- Três estudos franceses associam o consumo de corantes e conservantes alimentares a maiores riscos de cancro, diabetes tipo 2, hipertensão e doenças cardiovasculares, no âmbito do projeto NutriNet-Santé com dados de mais de 100 mil participantes.
- Mais de 139 mil produtos contêm pelo menos um corante; mais de 700 mil incluem conservantes, segundo a base de dados Open Food Facts.
- O maior consumo de corantes está ligado a um aumento de 38% no risco de diabetes tipo 2; caramelo comum (E150a) eleva esse risco em 46% e curcumina (E100) em 49%.
- O consumo elevado de corantes está associado a 14% mais risco de cancro em geral, 21% de cancro da mama e 32% de cancro da mama pós-menopausa.
- A exposição a conservantes aumenta 24% o risco de hipertensão, com o sorbato de potássio (E202) ligado a 39% maior risco; os autores defendem revisão de segurança e redução de ultraprocessados.
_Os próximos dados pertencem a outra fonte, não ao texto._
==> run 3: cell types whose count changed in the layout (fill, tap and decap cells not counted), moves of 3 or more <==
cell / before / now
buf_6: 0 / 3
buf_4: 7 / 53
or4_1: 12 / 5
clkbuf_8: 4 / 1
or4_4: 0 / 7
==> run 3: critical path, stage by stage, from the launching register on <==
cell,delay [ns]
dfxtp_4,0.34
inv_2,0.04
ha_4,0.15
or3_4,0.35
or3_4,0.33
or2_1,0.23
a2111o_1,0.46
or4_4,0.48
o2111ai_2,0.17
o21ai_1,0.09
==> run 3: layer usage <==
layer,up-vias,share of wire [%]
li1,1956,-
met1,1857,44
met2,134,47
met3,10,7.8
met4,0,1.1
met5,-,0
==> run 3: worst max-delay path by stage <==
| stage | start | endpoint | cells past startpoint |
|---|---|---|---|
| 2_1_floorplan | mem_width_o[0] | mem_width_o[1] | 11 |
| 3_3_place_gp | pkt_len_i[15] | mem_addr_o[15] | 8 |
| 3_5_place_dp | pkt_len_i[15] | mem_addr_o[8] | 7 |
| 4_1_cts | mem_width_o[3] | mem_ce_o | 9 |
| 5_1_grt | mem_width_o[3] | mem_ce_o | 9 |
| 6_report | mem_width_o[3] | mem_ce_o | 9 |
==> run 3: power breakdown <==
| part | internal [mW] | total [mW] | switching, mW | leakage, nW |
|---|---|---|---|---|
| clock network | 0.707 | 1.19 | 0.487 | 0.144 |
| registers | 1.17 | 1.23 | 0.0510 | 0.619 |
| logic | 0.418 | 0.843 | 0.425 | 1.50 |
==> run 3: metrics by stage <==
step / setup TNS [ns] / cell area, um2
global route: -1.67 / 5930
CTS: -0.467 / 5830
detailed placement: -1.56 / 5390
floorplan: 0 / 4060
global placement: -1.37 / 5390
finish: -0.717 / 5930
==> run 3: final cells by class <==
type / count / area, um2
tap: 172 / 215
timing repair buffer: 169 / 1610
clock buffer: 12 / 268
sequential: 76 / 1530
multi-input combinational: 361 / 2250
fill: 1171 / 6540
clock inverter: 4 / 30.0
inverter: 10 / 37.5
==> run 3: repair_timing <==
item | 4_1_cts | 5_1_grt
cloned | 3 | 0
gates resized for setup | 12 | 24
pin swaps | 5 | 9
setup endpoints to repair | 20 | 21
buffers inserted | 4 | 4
**src/rtl/arm_fetch_pkg.sv**
```systemverilog
// Shared types and constants for the ARM instruction-fetch stage.
//
// Contents:
//   fetch_entry_t     - one prefetch-queue slot: instruction word plus its address
//   RESET_PC_DEFAULT  - default fetch address after reset
//   PC_INC            - sequential fetch stride (one 32-bit word)
//   R15_OFFSET        - distance from an instruction's address to its R15 read value
//   wordAlign()       - forces an address onto a word boundary
package arm_fetch_pkg;

  typedef struct packed {
    logic [31:0] instr;
    logic [31:0] pc;
  } fetch_entry_t;

  localparam logic [31:0] RESET_PC_DEFAULT = 32'h0000_0000;
  localparam logic [31:0] PC_INC           = 32'd4;
  localparam logic [31:0] R15_OFFSET       = 32'd8;

  // Branch targets come straight from the ALU, so the low two bits are
  // meaningless for an instruction fetch and are simply cleared.
  function automatic logic [31:0] wordAlign(input logic [31:0] addr);
    return {addr[31:2], 2'b00};
  endfunction

endpackage

```
**src/rtl/arm_fetch_fifo.sv**
```systemverilog
// Prefetch queue for the fetch stage: a DEPTH-entry circular buffer of
// fetch_entry_t. A flush empties the queue and resets both pointers, and it
// overrides any push or pop in the same cycle.
//
// Ports:
//   clk, reset    - clock and synchronous active-high reset
//   push_i        - write push_data_i at the tail (ignored when full unless popping)
//   push_data_i   - entry to enqueue
//   pop_i         - drop the head entry (ignored when empty)
//   flush_i       - discard all entries
//   head_o        - current head entry (only meaningful when !empty_o)
//   full_o        - count_o == DEPTH
//   empty_o       - count_o == 0
//   count_o       - number of valid entries, 0..DEPTH
module arm_fetch_fifo
  import arm_fetch_pkg::*;
#(
  parameter int unsigned DEPTH = 2
) (
  input  logic                         clk,
  input  logic                         reset,
  input  logic                         push_i,
  input  fetch_entry_t                 push_data_i,
  input  logic                         pop_i,
  input  logic                         flush_i,
  output fetch_entry_t                 head_o,
  output logic                         full_o,
  output logic                         empty_o,
  output logic [$clog2(DEPTH+1)-1:0]   count_o
);

  localparam int PTR_W = $clog2(DEPTH);
  localparam int CNT_W = $clog2(DEPTH + 1);

  fetch_entry_t     mem_q [DEPTH];
  logic [PTR_W-1:0] rdPtr_q, rdPtr_d;
  logic [PTR_W-1:0] wrPtr_q, wrPtr_d;
  logic [CNT_W-1:0] count_q, count_d;
  logic             doPush, doPop;

  assign full_o  = (count_q == CNT_W'(DEPTH));
  assign empty_o = (count_q == '0);
  assign count_o = count_q;
  assign head_o  = mem_q[rdPtr_q];

  // A push into a full queue is only legal when the head leaves in the same
  // cycle; a pop from an empty queue has nothing to remove.
  assign doPop  = pop_i && !empty_o;
  assign doPush = push_i && (!full_o || doPop);

  // Pointers wrap naturally because DEPTH is a power of two. Simultaneous
  // push and pop leave the count unchanged.
  always_comb begin
    rdPtr_d = rdPtr_q;
    wrPtr_d = wrPtr_q;
    count_d = count_q;
    if (flush_i) begin
      rdPtr_d = '0;
      wrPtr_d = '0;
      count_d = '0;
    end else begin
      if (doPush) wrPtr_d = wrPtr_q + 1'b1;
      if (doPop)  rdPtr_d = rdPtr_q + 1'b1;
      case ({doPush, doPop})
        2'b10:   count_d = count_q + 1'b1;
        2'b01:   count_d = count_q - 1'b1;
        default: count_d = count_q;
      endcase
    end
  end

  always_ff @(posedge clk) begin
    if (reset) begin
      rdPtr_q <= '0;
      wrPtr_q <= '0;
      count_q <= '0;
    end else begin
      rdPtr_q <= rdPtr_d;
      wrPtr_q <= wrPtr_d;
      count_q <= count_d;
    end
  end

  // Storage is never read while empty, so it needs no reset.
  always_ff @(posedge clk) begin
    if (doPush && !flush_i) begin
      mem_q[wrPtr_q] <= push_data_i;
    end
  end

  overflowCheck: assert property (@(posedge clk) disable iff (reset)
    push_i |-> (!full_o || pop_i || flush_i));

endmodule

```
**src/rtl/arm_fetch_unit.sv**
```systemverilog
// Instruction-fetch stage of the ARM core. Owns the fetch PC, issues one
// word read at a time to instruction memory, buffers returned words in a
// prefetch queue and hands them to decode over a valid/ready handshake.
// A redirect (PCSrc) flushes the queue and squashes any in-flight response.
//
// Ports:
//   clk, reset       - clock and synchronous active-high reset
//   imem_req         - one-cycle request pulse, address accepted that cycle
//   imem_addr        - word-aligned request address (the fetch PC)
//   imem_rvalid      - response valid for the single outstanding request
//   imem_rdata       - response instruction word
//   redirect         - taken branch or write to R15
//   redirect_target  - new PC; low two bits ignored
//   instr_valid      - queue head holds an instruction
//   instr_ready      - decode accepts the head this cycle
//   Instr            - head instruction word
//   instr_pc         - address of the head instruction
//   pc_plus8         - instr_pc + 8, the R15 read value
module arm_fetch_unit
  import arm_fetch_pkg::*;
#(
  parameter int unsigned DEPTH    = 2,
  parameter logic [31:0] RESET_PC = RESET_PC_DEFAULT
) (
  input  logic        clk,
  input  logic        reset,
  output logic        imem_req,
  output logic [31:0] imem_addr,
  input  logic        imem_rvalid,
  input  logic [31:0] imem_rdata,
  input  logic        redirect,
  input  logic [31:0] redirect_target,
  output logic        instr_valid,
  input  logic        instr_ready,
  output logic [31:0] Instr,
  output logic [31:0] instr_pc,
  output logic [31:0] pc_plus8
);

  localparam int CNT_W = $clog2(DEPTH + 1);

  logic [31:0]      fetchPc_q, fetchPc_d;
  logic [31:0]      reqPc_q, reqPc_d;
  logic             outstanding_q, outstanding_d;
  logic             drop_q, drop_d;

  fetch_entry_t     pushEntry, headEntry;
  logic             fifoFull, fifoEmpty;
  logic [CNT_W-1:0] fifoCount;
  logic             issue, rspTaken, rspKeep, pushEn, popEn;

  // A request only goes out when nothing is in flight and the queue still
  // has room for its response, so the queue can never overflow.
  assign issue = !reset && !redirect && !outstanding_q
                 && (fifoCount < CNT_W'(DEPTH));

  // Responses without an outstanding request are ignored. A response is
  // kept only if it was not squashed by an earlier or simultaneous redirect.
  assign rspTaken = imem_rvalid && outstanding_q;
  assign rspKeep  = rspTaken && !drop_q && !redirect;
  assign popEn    = !fifoEmpty && instr_ready && !redirect;
  assign pushEn   = rspKeep && (!fifoFull || popEn);

  assign pushEntry.instr = imem_rdata;
  assign pushEntry.pc    = reqPc_q;

  arm_fetch_fifo #(
    .DEPTH(DEPTH)
  ) uFifo (
    .clk        (clk),
    .reset      (reset),
    .push_i     (pushEn),
    .push_data_i(pushEntry),
    .pop_i      (popEn),
    .flush_i    (redirect),
    .head_o     (headEntry),
    .full_o     (fifoFull),
    .empty_o    (fifoEmpty),
    .count_o    (fifoCount)
  );

  assign imem_req    = issue;
  assign imem_addr   = fetchPc_q;
  assign instr_valid = !fifoEmpty;
  assign Instr       = fifoEmpty ? '0 : headEntry.instr;
  assign instr_pc    = fetchPc_head();
  assign pc_plus8    = instr_pc + R15_OFFSET;

  function automatic logic [31:0] fetchPc_head();
    return fifoEmpty ? '0 : headEntry.pc;
  endfunction

  // Redirect outranks issue. If a request is still in flight when the
  // redirect arrives, its response must be thrown away later (drop); if it
  // returns in the redirect cycle itself it is discarded right away. A
  // repeated redirect while drop is set keeps drop set, because the
  // squashed response has still not come back.
  always_comb begin
    fetchPc_d     = fetchPc_q;
    reqPc_d       = reqPc_q;
    outstanding_d = outstanding_q;
    drop_d        = drop_q;
    if (rspTaken) begin
      outstanding_d = 1'b0;
      drop_d        = 1'b0;
    end
    if (redirect) begin
      fetchPc_d = wordAlign(redirect_target);
      drop_d    = outstanding_q && !imem_rvalid;
    end else if (issue) begin
      reqPc_d       = fetchPc_q;
      fetchPc_d     = fetchPc_q + PC_INC;
      outstanding_d = 1'b1;
    end
  end

  always_ff @(posedge clk) begin
    if (reset) begin
      fetchPc_q     <= RESET_PC;
      reqPc_q       <= '0;
      outstanding_q <= 1'b0;
      drop_q        <= 1'b0;
    end else begin
      fetchPc_q     <= fetchPc_d;
      reqPc_q       <= reqPc_d;
      outstanding_q <= outstanding_d;
      drop_q        <= drop_d;
    end
  end

  spuriousResponse: assert property (@(posedge clk) disable iff (reset)
    imem_rvalid |-> outstanding_q);

endmodule
```
==> config.mk <==
export PLATFORM = sky130hd
export DESIGN_NAME = program_loader
export DESIGN_NICKNAME = d
export VERILOG_FILES = /design/src/rtl/program_loader.sv
export SDC_FILE = /design/constraint.sdc
export NUM_CORES = 1
export LEC_CHECK = 0
export ABC_AREA = 1
export CORE_ASPECT_RATIO = 0.75
export CORE_MARGIN = 10
export CORE_UTILIZATION = 53
export CTS_CLUSTER_SIZE = 20
export DETAILED_ROUTE_END_ITERATION = 6
export GPL_TIMING_DRIVEN = 0
export PLACE_DENSITY = 0.78
export SETUP_SLACK_MARGIN = 0.2
export SYNTH_ARGS = -nofsm -noshare
export SYNTH_HDL_FRONTEND = slang
export SYNTH_SLANG_ARGS = --single-unit
==> constraint.sdc <==
create_clock -name clk -period 1.7 [get_ports clk]
set_input_delay 0.425 -clock clk [delete_from_list [all_inputs] [get_ports clk]]
set_output_delay 0.425 -clock clk [all_outputs]
set_load 0.005 [all_outputs]
==> src/rtl/program_loader.sv <==
// program_loader: boots the CPU by streaming a big-endian word image into its memory.
// Define LOADER_CHECKSUM_EN to require a trailing XOR checksum byte.
module program_loader #(
  parameter int MEMORY_SIZE = 32,
  parameter int ADDR_W = $clog2(MEMORY_SIZE)
) (
  input  logic              clk,
  input  logic              rst,
  input  logic              in_valid,
  input  logic [7:0]        in_data,
  output logic              in_ready,
  output logic              mem_we,
  output logic [ADDR_W-1:0] mem_addr,
  output logic [15:0]       mem_wdata,
  output logic              cpu_rst,
  output logic              load_done,
  output logic              load_error
);

  typedef enum logic [2:0] {
    CNT_HI,
    CNT_LO,
    DATA_HI,
    DATA_LO,
    CHECK,
    DONE,
    ERROR
  } state_e;

  localparam logic [15:0] MEM_N = 16'(MEMORY_SIZE);

  state_e          state_q;
  logic [15:0]     cnt_q;
  logic [7:0]      hi_q;
  logic [ADDR_W:0] idx_q;
`ifdef LOADER_CHECKSUM_EN
  logic [7:0]      csum_q;
`endif

  logic [15:0]     cnt_d;
  logic [ADDR_W:0] idx_d;
  logic            last;
  logic            bad_cnt;
  logic            take;

  assign cnt_d   = {cnt_q[15:8], in_data};
  assign idx_d   = idx_q + (ADDR_W+1)'(1);
  assign last    = (16'(idx_d) == cnt_q);
  assign bad_cnt = (cnt_d == 16'd0) || (cnt_d > MEM_N);
  assign take    = in_valid && in_ready;

  // Outputs are registered alongside the state, so they change with it.
  always_ff @(posedge clk or negedge rst) begin
    if (!rst) begin
      state_q    <= CNT_HI;
      cnt_q      <= '0;
      hi_q       <= '0;
      idx_q      <= '0;
      in_ready   <= 1'b1;
      mem_we     <= 1'b0;
      mem_addr   <= '0;
      mem_wdata  <= '0;
      cpu_rst    <= 1'b1;
      load_done  <= 1'b0;
      load_error <= 1'b0;
`ifdef LOADER_CHECKSUM_EN
      csum_q     <= '0;
`endif
    end else begin
      mem_we <= 1'b0;
      if (take) begin
        case (state_q)
          CNT_HI: begin
            cnt_q[15:8] <= in_data;
            state_q     <= CNT_LO;
          end
          CNT_LO: begin
            if (bad_cnt) begin
              state_q    <= ERROR;
              in_ready   <= 1'b0;
              load_error <= 1'b1;
            end else begin
              cnt_q   <= cnt_d;
              idx_q   <= '0;
              state_q <= DATA_HI;
`ifdef LOADER_CHECKSUM_EN
              csum_q  <= '0;
`endif
            end
          end
          DATA_HI: begin
            hi_q    <= in_data;
            state_q <= DATA_LO;
`ifdef LOADER_CHECKSUM_EN
            csum_q  <= csum_q ^ in_data;
`endif
          end
          DATA_LO: begin
            mem_we    <= 1'b1;
            mem_addr  <= idx_q[ADDR_W-1:0];
            mem_wdata <= {hi_q, in_data};
            idx_q     <= idx_d;
`ifdef LOADER_CHECKSUM_EN
            csum_q    <= csum_q ^ in_data;
            state_q   <= last ? CHECK : DATA_HI;
`else
            if (last) begin
              state_q   <= DONE;
              in_ready  <= 1'b0;
              cpu_rst   <= 1'b0;
              load_done <= 1'b1;
            end else begin
              state_q <= DATA_HI;
            end
`endif
          end
`ifdef LOADER_CHECKSUM_EN
          CHECK: begin
            in_ready <= 1'b0;
            if (in_data == csum_q) begin
              state_q   <= DONE;
              cpu_rst   <= 1'b0;
              load_done <= 1'b1;
            end else begin
              state_q    <= ERROR;
              load_error <= 1'b1;
            end
          end
`endif
          default: ;
        endcase
      end
    end
  end

endmodule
Três novos estudos conduzidos por investigadores franceses apontam para uma possível ligação entre aditivos alimentares e um aumento do risco de cancro, diabetes tipo 2, hipertensão e doenças cardiovasculares. A investigação resulta do projeto NutriNet-Santé, que analisa dados de mais de 100 mil participantes.
Os trabalhos, publicados em Diabetes Care, European Journal of Epidemiology e European Heart Journal, baseiam-se em dados de consumo de corantes e conservantes presentes em alimentos. Mais de 139.000 produtos registados no Open Food Facts contêm pelo menos um corante, e mais de 700.000 incluem conservantes.
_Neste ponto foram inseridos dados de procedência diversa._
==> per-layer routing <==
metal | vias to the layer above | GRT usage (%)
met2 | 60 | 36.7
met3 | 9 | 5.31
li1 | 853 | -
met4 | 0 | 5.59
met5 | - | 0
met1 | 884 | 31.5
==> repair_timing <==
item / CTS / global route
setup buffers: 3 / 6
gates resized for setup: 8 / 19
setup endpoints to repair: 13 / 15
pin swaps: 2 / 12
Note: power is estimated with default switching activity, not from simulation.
<file path="src/rtl/reg_dump_reader.sv">
// reg_dump_reader: sweeps a register file read port and streams each register out as one valid/ready beat.
// Optional trailing checksum beat is enabled by defining REG_DUMP_CHECKSUM_EN.
module reg_dump_reader #(
    parameter int unsigned NUM_REGS = 8,
    parameter int unsigned ADDR_W   = 3,
    parameter int unsigned DATA_W   = 8
) (
    input  logic              clk,
    input  logic              reset,
    input  logic              start,
    output logic [ADDR_W-1:0] rd_addr,
    input  logic [DATA_W-1:0] rd_data,
    output logic              out_valid,
    input  logic              out_ready,
    output logic [DATA_W-1:0] out_data,
    output logic [ADDR_W-1:0] out_addr,
    output logic              out_last,
    output logic              busy,
    output logic              done
);

    localparam logic [ADDR_W-1:0] LAST_ADDR = ADDR_W'(NUM_REGS - 1);

`ifdef REG_DUMP_CHECKSUM_EN
    typedef enum logic [2:0] {IDLE, READ, SEND, CSUM, DONE} state_t;
`else
    typedef enum logic [1:0] {IDLE, READ, SEND, DONE} state_t;
`endif

    state_t            state;
    state_t            state_next;
    logic              handshake;
    logic              at_last;
    logic [ADDR_W-1:0] rd_addr_next;
    logic              out_valid_next;
    logic [DATA_W-1:0] out_data_next;
    logic [ADDR_W-1:0] out_addr_next;
    logic              out_last_next;
    logic              busy_next;
    logic              done_next;
`ifdef REG_DUMP_CHECKSUM_EN
    logic [DATA_W-1:0] csum;
    logic [DATA_W-1:0] csum_next;
`endif

    assign handshake = out_valid & out_ready;
    assign at_last   = (rd_addr == LAST_ADDR);

    // State register
    always_ff @(posedge clk) begin
        if (!reset) begin
            state <= IDLE;
        end else begin
            state <= state_next;
        end
    end

    // Next-state logic
    always_comb begin
        state_next = state;
        case (state)
            IDLE: if (start) state_next = READ;
            READ: state_next = SEND;
            SEND: begin
                if (handshake) begin
                    if (at_last) begin
`ifdef REG_DUMP_CHECKSUM_EN
                        state_next = CSUM;
`else
                        state_next = DONE;
`endif
                    end else begin
                        state_next = READ;
                    end
                end
            end
`ifdef REG_DUMP_CHECKSUM_EN
            CSUM: if (handshake) state_next = DONE;
`endif
            DONE:    state_next = IDLE;
            default: state_next = IDLE;
        endcase
    end

    // Output / datapath next values; rd_addr doubles as the sweep counter
    always_comb begin
        rd_addr_next   = rd_addr;
        out_valid_next = out_valid;
        out_data_next  = out_data;
        out_addr_next  = out_addr;
        out_last_next  = out_last;
        busy_next      = (state_next != IDLE);
        done_next      = (state_next == DONE);
`ifdef REG_DUMP_CHECKSUM_EN
        csum_next      = csum;
`endif
        case (state)
            IDLE: begin
                rd_addr_next = '0;
`ifdef REG_DUMP_CHECKSUM_EN
                csum_next    = '0;
`endif
            end
            READ: begin
                out_valid_next = 1'b1;
                out_data_next  = rd_data;
                out_addr_next  = rd_addr;
`ifdef REG_DUMP_CHECKSUM_EN
                out_last_next  = 1'b0;
                csum_next      = csum + rd_data;
`else
                out_last_next  = at_last;
`endif
            end
            SEND: begin
                if (handshake) begin
                    out_valid_next = 1'b0;
                    out_last_next  = 1'b0;
                    if (!at_last) begin
                        rd_addr_next = rd_addr + ADDR_W'(1);
                    end
`ifdef REG_DUMP_CHECKSUM_EN
                    else begin
                        out_valid_next = 1'b1;
                        out_data_next  = csum;
                        out_addr_next  = '0;
                        out_last_next  = 1'b1;
                    end
`endif
                end
            end
`ifdef REG_DUMP_CHECKSUM_EN
            CSUM: begin
                if (handshake) begin
                    out_valid_next = 1'b0;
                    out_last_next  = 1'b0;
                end
            end
`endif
            DONE: rd_addr_next = '0;
            default: rd_addr_next = '0;
        endcase
    end

    // Output and datapath registers
    always_ff @(posedge clk) begin
        if (!reset) begin
            rd_addr   <= '0;
            out_valid <= 1'b0;
            out_data  <= '0;
            out_addr  <= '0;
            out_last  <= 1'b0;
            busy      <= 1'b0;
            done      <= 1'b0;
`ifdef REG_DUMP_CHECKSUM_EN
            csum      <= '0;
`endif
        end else begin
            rd_addr   <= rd_addr_next;
            out_valid <= out_valid_next;
            out_data  <= out_data_next;
            out_addr  <= out_addr_next;
            out_last  <= out_last_next;
            busy      <= busy_next;
            done      <= done_next;
`ifdef REG_DUMP_CHECKSUM_EN
            csum      <= csum_next;
`endif
        end
    end

endmodule

</file>
<file path="config.mk">
export PLATFORM = sky130hd
export DESIGN_NAME = reg_dump_reader
export DESIGN_NICKNAME = d
export VERILOG_FILES = /design/src/rtl/reg_dump_reader.sv
export SDC_FILE = /design/constraint.sdc
export NUM_CORES = 1
export LEC_CHECK = 0
export ABC_AREA = 1
export BUFFER_PORTS_ARGS = -buffer_cell sky130_fd_sc_hd__clkbuf_2
export CORE_MARGIN = 5
export CORE_UTILIZATION = 47
export DETAILED_ROUTE_END_ITERATION = 12
export PLACE_DENSITY = 0.86
export RECOVER_POWER = 25
export SLEW_MARGIN = 20
export SYNTH_ARGS = -nofsm -noshare
export SYNTH_HDL_FRONTEND = slang
export SYNTH_SLANG_ARGS = --single-unit
</file>
<file path="constraint.sdc">
create_clock -name clk -period 1.4 [get_ports clk]
set_input_delay 0 -clock clk [delete_from_list [all_inputs] [get_ports clk]]
set_output_delay 0 -clock clk [all_outputs]
set_load 0.02 [all_outputs]
</file>
# Yosys cells after proc, flatten, opt, wreduce, memory -nomap -nowiden
# Index checks and enable logic that the tools add are counted.
# word_totals
in_bits	12
out_inout_bits	18
ff_bits	20
# op_classes
eq_ne	7
n_addsub	1
n_mux	10
n_bitwise	1
n_reduce_logical	7
# op_table
cell	count
2-bit case mux with 4 select lines	1
2-bit equality test (second input constant)	3
2-bit 2-to-1 mux	3
3-bit 2-to-1 mux	2
3-bit case mux with 2 select lines	1
2-bit nonzero test	3
2-bit != test (second input constant)	2
1-bit case mux with 2 select lines	2
3-bit by 1-bit adder with 3-bit output (second input constant)	1
3-bit equality test (second input constant)	1
3-bit AND reduction	1
2-bit by 1-bit equality test with 1-bit output (second input constant)	1
2-bit zero test	1
2-bit AND reduction	1
2-bit OR reduction	1
1-bit bitwise AND	1
1-bit 2-to-1 mux	1

# Depth between registers and ports, before layout
# Gate-level depths: netlist of run 1.
# depth
ltp_word	5
depth_mapped	8
mapped_depth_nobuf	8

# Worst setup path after synthesis of run 1
# Ideal clock, no wire load.
# synth_path
kind	register to register
startpoint	reg rd_addr[0]
endpoint	reg busy
path_slack_ps	72
required_time_ps	1286
path_stages_with_launch	9
t_arrival_ps	1214
setup_ps	114
period_less_slack_ps	1328
cell_sequence	dfxtp_1 -> ha_1 -> ha_1 -> nand2_1 -> nand3_2 -> nand2_2 -> nand2_2 -> nand2_2 -> nand2_1
# synth_between
elab_chain_len	5
# synth_lines
element	line_no	text
start, declared	11	output logic [ADDR_W-1:0] rd_addr,
start signal, assigned	159	rd_addr <= rd_addr_next;
3-bit equality test	47	assign at_last = (rd_addr == LAST_ADDR);
2-bit 2-to-1 mux	66	if (at_last) begin
2-bit 2-to-1 mux	65	if (handshake) begin
2-bit case mux with 4 select lines	61	case (state)
2-bit nonzero test	92	busy_next = (state_next != IDLE);
end signal, assigned	164	busy <= busy_next;
end, declared	18	output logic busy,
# No other way between the ends.
# A chain may end at the register's enable or synchronous reset.

# Worst setup path in the final report of run 1
# Same ends and word-level chain as after synthesis.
O estudo sobre corantes encontrou que o consumo elevado aumenta em 38% o risco de diabetes tipo 2 em comparação com menor exposição. O caramelo comum (E150a) apresentou alta de 46%, e a curcumina (E100) de 49%.
Em relação ao cancro, verificou-se aumento de 14% no risco geral, 21% no cancro da mama e 32% no cancro da mama pós-menopausa entre os indivíduos com maior consumo de corantes.
Quanto aos conservantes, a exposição elevada correlaciona-se com 24% mais fenómeno de hipertensão. O sorbato de potássio (E202) aparece ligado a 39% maior risco de hipertensão.
Os autores destacam que são os primeiros estudos epidemiológicos de grande escala a avaliar uma vasta gama de aditivos. Os resultados alinham-se com investigações anteriores em modelos celulares e animais.
Concluem que as autoridades de saúde devem reavaliar a segurança de determinados aditivos e sublinham que a redução de ultraprocessados e o aumento de alimentos frescos ou minimamente processados podem reduzir riscos à saúde.
Contexto e impacto
Os investigadores defendem que os achados reforçam a necessidade de políticas alimentares mais rigorosas. A equipa salienta a importância de dados robustos para orientar decisões públicas sobre qualidade nutricional.